About this exercise: For the entries below, say how many lines hold the word "included", with the number as the only reply.

*** Extracted data

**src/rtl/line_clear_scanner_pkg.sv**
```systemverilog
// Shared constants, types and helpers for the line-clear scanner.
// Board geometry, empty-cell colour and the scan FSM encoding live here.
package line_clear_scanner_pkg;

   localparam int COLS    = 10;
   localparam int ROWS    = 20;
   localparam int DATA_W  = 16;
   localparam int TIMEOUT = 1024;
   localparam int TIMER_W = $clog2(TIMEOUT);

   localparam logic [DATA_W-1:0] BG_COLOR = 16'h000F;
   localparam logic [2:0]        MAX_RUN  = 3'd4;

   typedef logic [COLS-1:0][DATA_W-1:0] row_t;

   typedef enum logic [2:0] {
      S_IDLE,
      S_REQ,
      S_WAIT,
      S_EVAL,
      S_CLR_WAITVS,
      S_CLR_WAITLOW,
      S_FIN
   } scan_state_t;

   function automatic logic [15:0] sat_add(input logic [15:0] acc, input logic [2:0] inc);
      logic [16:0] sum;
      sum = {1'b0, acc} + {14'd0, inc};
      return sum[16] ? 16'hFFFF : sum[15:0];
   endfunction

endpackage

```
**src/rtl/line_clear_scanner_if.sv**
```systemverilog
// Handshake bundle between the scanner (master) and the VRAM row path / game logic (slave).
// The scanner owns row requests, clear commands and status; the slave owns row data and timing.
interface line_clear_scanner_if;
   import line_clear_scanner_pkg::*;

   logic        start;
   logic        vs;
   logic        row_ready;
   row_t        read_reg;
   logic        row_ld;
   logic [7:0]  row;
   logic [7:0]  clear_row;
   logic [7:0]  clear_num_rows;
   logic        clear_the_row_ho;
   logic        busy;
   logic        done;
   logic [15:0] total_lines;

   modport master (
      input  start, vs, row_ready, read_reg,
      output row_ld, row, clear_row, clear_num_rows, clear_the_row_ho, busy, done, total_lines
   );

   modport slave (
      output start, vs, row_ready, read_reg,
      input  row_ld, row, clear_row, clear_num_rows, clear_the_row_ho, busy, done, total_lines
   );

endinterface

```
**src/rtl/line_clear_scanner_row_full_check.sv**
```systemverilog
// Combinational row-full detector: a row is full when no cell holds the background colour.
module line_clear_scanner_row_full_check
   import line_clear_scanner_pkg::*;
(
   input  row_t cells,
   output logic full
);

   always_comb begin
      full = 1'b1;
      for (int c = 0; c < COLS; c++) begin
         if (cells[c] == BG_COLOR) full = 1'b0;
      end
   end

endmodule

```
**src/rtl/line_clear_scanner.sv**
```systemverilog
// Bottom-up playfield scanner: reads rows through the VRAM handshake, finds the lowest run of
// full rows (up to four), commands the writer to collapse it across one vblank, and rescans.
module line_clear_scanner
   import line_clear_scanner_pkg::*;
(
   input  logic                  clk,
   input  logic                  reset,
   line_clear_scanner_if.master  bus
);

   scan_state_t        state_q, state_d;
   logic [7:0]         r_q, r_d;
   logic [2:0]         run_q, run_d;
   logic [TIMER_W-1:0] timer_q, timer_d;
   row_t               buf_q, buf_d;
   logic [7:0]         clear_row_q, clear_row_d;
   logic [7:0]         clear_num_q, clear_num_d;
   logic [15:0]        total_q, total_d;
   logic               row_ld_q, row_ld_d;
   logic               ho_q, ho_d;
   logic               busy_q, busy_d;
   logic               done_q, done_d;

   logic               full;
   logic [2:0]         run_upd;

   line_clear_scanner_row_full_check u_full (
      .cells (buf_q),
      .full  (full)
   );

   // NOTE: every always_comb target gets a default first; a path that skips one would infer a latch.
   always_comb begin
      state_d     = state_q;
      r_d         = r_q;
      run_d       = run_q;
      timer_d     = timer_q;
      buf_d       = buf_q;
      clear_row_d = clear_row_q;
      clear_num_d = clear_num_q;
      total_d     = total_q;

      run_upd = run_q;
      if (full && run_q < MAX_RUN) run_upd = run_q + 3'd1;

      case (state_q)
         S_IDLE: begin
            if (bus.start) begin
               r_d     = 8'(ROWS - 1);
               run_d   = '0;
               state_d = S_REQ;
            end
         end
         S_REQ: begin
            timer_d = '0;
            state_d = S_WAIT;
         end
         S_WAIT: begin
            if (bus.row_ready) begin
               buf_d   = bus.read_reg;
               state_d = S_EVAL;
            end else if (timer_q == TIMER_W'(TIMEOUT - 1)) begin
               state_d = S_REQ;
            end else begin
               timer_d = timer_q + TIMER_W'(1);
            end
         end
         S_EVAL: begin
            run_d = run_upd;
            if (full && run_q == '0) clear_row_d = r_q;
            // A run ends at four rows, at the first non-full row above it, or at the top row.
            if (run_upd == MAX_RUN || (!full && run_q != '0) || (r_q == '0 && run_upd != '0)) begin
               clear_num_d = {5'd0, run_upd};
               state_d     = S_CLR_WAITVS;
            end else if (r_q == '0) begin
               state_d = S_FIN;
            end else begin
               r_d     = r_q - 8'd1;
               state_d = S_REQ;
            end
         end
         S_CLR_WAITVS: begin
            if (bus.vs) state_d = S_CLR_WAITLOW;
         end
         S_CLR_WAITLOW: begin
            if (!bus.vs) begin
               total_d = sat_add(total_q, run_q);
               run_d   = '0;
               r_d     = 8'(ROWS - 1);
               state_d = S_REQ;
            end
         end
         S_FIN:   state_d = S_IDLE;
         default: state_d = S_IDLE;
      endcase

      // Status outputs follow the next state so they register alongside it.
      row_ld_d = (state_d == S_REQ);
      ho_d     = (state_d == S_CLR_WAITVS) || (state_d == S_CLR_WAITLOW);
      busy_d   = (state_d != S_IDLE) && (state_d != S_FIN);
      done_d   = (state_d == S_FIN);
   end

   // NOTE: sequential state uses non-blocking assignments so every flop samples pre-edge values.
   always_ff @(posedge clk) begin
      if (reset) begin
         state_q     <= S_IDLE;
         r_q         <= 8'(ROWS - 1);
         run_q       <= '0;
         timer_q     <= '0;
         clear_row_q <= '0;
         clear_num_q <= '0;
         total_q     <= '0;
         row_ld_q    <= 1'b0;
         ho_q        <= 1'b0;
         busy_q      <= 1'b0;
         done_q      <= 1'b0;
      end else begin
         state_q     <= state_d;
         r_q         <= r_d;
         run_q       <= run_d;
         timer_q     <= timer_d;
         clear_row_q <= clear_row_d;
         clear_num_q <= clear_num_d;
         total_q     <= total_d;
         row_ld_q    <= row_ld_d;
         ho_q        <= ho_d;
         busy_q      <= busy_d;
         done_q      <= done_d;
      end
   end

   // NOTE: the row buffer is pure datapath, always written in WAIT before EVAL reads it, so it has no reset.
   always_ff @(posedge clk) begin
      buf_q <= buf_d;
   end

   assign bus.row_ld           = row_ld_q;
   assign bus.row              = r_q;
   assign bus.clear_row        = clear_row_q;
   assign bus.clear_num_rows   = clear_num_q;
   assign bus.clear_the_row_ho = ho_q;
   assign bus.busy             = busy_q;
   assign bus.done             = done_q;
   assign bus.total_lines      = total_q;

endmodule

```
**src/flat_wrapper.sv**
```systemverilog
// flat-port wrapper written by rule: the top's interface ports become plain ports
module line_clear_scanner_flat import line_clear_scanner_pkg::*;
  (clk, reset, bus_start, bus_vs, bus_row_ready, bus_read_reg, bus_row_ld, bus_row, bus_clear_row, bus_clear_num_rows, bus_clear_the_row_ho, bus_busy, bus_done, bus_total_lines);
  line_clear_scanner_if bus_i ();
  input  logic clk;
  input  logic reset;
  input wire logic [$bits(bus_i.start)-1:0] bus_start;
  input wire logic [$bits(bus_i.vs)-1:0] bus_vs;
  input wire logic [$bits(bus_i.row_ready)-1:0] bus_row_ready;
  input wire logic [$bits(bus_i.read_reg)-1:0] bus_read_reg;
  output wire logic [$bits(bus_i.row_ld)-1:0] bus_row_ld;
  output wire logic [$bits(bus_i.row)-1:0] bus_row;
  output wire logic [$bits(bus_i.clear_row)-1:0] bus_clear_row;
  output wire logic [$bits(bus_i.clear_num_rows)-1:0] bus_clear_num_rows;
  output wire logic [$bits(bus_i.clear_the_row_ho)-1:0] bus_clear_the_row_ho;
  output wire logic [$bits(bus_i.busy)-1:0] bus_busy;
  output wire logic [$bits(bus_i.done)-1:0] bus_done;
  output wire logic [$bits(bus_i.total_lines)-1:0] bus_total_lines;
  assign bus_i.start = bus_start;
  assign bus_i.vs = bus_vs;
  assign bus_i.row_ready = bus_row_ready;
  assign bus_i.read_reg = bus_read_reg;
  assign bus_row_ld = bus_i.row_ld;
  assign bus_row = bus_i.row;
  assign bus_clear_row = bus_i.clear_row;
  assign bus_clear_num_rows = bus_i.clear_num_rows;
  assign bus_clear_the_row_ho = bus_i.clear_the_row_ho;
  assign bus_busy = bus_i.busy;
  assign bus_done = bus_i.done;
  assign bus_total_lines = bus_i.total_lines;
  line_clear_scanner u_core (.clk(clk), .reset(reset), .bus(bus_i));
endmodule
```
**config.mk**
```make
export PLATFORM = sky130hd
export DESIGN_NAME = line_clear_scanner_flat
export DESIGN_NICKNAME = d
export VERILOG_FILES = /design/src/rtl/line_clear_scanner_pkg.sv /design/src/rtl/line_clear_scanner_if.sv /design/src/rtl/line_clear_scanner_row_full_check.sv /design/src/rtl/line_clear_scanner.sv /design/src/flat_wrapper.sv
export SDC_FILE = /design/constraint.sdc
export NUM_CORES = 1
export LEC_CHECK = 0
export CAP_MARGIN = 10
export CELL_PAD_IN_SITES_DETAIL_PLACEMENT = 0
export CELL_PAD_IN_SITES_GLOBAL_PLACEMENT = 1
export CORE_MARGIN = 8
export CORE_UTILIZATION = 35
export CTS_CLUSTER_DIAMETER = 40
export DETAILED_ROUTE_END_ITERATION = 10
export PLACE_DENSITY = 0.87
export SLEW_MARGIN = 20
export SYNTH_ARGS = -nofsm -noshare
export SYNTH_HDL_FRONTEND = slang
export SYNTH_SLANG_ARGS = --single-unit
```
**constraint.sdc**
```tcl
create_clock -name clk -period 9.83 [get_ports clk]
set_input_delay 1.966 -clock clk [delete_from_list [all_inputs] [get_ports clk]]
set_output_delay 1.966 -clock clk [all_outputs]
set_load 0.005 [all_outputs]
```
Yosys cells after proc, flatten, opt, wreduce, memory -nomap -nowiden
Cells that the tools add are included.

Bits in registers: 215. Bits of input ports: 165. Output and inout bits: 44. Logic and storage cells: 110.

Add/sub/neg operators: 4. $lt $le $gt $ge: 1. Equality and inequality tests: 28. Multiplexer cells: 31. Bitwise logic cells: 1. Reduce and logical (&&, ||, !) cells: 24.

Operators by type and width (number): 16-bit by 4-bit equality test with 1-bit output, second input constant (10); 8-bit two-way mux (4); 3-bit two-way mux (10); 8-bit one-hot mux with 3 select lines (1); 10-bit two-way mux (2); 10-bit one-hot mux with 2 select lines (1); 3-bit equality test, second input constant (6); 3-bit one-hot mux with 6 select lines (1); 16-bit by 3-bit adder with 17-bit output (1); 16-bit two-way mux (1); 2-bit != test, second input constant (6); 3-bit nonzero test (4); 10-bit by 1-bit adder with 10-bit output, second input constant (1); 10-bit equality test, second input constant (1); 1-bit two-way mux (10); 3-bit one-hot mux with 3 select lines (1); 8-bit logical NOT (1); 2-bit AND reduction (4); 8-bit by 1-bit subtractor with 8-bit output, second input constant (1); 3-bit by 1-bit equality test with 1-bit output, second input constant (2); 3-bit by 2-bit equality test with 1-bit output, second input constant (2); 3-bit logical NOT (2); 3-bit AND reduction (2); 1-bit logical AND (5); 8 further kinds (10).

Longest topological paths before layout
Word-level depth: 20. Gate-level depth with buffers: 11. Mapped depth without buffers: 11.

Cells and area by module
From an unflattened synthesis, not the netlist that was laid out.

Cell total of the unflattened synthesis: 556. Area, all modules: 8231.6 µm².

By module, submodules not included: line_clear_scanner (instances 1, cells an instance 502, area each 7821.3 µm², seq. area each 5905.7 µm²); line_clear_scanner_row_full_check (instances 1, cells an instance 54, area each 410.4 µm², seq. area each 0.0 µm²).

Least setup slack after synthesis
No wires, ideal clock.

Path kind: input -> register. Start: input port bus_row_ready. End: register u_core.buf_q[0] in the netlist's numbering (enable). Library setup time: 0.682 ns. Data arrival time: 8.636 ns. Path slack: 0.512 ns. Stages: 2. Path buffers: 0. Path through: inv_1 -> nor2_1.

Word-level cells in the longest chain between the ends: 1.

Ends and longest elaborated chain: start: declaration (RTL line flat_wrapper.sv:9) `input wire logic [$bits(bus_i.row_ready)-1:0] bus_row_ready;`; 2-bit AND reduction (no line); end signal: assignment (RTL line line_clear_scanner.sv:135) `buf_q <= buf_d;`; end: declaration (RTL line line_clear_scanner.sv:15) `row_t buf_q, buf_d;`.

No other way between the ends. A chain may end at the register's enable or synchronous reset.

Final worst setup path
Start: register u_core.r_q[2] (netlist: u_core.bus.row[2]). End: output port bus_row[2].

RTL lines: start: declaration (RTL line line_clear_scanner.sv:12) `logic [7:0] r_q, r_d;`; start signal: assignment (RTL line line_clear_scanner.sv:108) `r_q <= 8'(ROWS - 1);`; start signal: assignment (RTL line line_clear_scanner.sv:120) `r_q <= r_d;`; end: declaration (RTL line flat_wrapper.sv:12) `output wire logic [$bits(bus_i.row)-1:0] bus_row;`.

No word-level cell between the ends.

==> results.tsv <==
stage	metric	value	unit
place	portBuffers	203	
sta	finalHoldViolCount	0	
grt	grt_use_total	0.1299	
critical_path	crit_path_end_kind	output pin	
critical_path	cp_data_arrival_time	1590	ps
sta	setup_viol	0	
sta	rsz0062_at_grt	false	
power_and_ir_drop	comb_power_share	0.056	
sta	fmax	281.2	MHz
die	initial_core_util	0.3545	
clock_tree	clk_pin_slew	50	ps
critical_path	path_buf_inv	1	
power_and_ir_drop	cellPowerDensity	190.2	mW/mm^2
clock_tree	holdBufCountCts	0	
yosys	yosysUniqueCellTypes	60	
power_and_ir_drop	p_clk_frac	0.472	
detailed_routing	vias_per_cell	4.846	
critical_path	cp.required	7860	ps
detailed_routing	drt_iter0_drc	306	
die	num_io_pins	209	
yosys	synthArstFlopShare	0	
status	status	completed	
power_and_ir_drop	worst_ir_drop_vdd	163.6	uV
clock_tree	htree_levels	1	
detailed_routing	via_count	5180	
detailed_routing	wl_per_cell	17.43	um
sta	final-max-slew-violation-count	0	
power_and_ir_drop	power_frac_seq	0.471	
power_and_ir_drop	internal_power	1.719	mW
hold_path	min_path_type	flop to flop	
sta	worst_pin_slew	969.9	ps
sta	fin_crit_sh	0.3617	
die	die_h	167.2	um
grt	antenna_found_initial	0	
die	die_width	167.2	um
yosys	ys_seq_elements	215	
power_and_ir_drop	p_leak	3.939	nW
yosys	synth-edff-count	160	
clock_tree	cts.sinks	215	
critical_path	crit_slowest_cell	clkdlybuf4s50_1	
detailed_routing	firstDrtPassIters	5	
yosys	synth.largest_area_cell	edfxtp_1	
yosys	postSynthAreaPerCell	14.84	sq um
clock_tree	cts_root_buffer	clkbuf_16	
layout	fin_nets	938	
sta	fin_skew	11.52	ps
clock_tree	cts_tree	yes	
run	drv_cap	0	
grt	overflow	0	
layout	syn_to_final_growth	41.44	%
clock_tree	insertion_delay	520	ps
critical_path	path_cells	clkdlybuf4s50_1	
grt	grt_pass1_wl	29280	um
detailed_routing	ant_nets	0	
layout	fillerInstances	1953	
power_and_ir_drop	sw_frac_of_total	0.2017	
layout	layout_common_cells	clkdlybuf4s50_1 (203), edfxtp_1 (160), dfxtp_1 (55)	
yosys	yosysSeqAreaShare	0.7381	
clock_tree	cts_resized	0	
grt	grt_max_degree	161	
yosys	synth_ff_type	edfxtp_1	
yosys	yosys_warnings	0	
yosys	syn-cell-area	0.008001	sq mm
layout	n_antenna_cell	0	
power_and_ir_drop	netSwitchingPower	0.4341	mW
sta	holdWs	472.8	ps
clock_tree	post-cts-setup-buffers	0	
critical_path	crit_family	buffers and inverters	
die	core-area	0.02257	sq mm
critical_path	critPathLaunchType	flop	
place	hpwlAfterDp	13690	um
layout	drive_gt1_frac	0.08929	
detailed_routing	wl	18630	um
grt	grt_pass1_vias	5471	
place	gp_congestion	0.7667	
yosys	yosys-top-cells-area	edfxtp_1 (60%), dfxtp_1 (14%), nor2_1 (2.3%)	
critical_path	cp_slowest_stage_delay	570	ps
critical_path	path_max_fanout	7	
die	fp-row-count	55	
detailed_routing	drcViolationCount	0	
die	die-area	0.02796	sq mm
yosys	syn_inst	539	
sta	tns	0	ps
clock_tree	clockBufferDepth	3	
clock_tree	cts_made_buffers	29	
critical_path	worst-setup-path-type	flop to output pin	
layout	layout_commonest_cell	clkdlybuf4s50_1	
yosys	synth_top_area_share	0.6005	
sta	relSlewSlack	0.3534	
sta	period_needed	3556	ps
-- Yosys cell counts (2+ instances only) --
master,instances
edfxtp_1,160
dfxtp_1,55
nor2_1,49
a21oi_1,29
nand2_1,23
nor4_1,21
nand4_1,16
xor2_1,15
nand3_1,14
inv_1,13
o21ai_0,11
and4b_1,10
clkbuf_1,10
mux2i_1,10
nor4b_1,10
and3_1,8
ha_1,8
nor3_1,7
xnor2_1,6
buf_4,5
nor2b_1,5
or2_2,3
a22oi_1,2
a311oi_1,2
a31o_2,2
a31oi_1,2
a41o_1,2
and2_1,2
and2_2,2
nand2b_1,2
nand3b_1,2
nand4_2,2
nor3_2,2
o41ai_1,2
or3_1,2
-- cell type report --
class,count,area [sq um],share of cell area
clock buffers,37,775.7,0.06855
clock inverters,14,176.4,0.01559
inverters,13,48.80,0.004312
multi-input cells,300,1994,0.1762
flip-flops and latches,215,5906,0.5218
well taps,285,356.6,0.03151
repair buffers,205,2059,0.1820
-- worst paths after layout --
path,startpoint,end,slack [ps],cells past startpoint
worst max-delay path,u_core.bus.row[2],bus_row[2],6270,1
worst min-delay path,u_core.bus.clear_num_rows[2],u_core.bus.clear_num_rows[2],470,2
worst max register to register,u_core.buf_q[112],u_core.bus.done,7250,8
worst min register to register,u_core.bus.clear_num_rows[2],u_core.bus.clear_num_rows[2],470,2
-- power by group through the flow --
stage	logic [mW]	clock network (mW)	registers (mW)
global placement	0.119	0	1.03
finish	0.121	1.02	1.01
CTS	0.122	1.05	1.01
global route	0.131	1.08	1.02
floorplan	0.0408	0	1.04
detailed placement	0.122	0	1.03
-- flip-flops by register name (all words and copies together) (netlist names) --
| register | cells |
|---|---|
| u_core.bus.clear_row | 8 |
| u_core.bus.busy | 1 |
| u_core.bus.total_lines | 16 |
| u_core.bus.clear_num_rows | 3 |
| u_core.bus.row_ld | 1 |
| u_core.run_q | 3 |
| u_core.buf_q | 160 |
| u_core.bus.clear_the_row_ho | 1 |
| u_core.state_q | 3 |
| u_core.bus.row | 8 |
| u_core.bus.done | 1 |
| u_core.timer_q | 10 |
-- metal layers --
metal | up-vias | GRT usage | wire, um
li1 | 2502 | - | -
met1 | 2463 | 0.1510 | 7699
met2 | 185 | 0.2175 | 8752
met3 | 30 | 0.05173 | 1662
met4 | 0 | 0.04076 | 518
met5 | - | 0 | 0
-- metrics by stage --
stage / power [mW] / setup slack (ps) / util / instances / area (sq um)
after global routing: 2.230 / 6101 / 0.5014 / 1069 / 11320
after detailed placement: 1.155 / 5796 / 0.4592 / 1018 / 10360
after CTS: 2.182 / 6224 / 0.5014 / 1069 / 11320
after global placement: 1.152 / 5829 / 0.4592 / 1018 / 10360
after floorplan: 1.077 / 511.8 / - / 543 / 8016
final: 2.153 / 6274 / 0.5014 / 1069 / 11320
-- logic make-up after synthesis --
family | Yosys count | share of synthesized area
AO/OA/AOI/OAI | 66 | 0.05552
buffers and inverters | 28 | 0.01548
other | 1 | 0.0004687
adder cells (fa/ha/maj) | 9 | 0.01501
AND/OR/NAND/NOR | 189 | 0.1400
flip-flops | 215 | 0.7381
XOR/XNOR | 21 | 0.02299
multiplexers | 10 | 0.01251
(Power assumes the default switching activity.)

******

Task solution: 2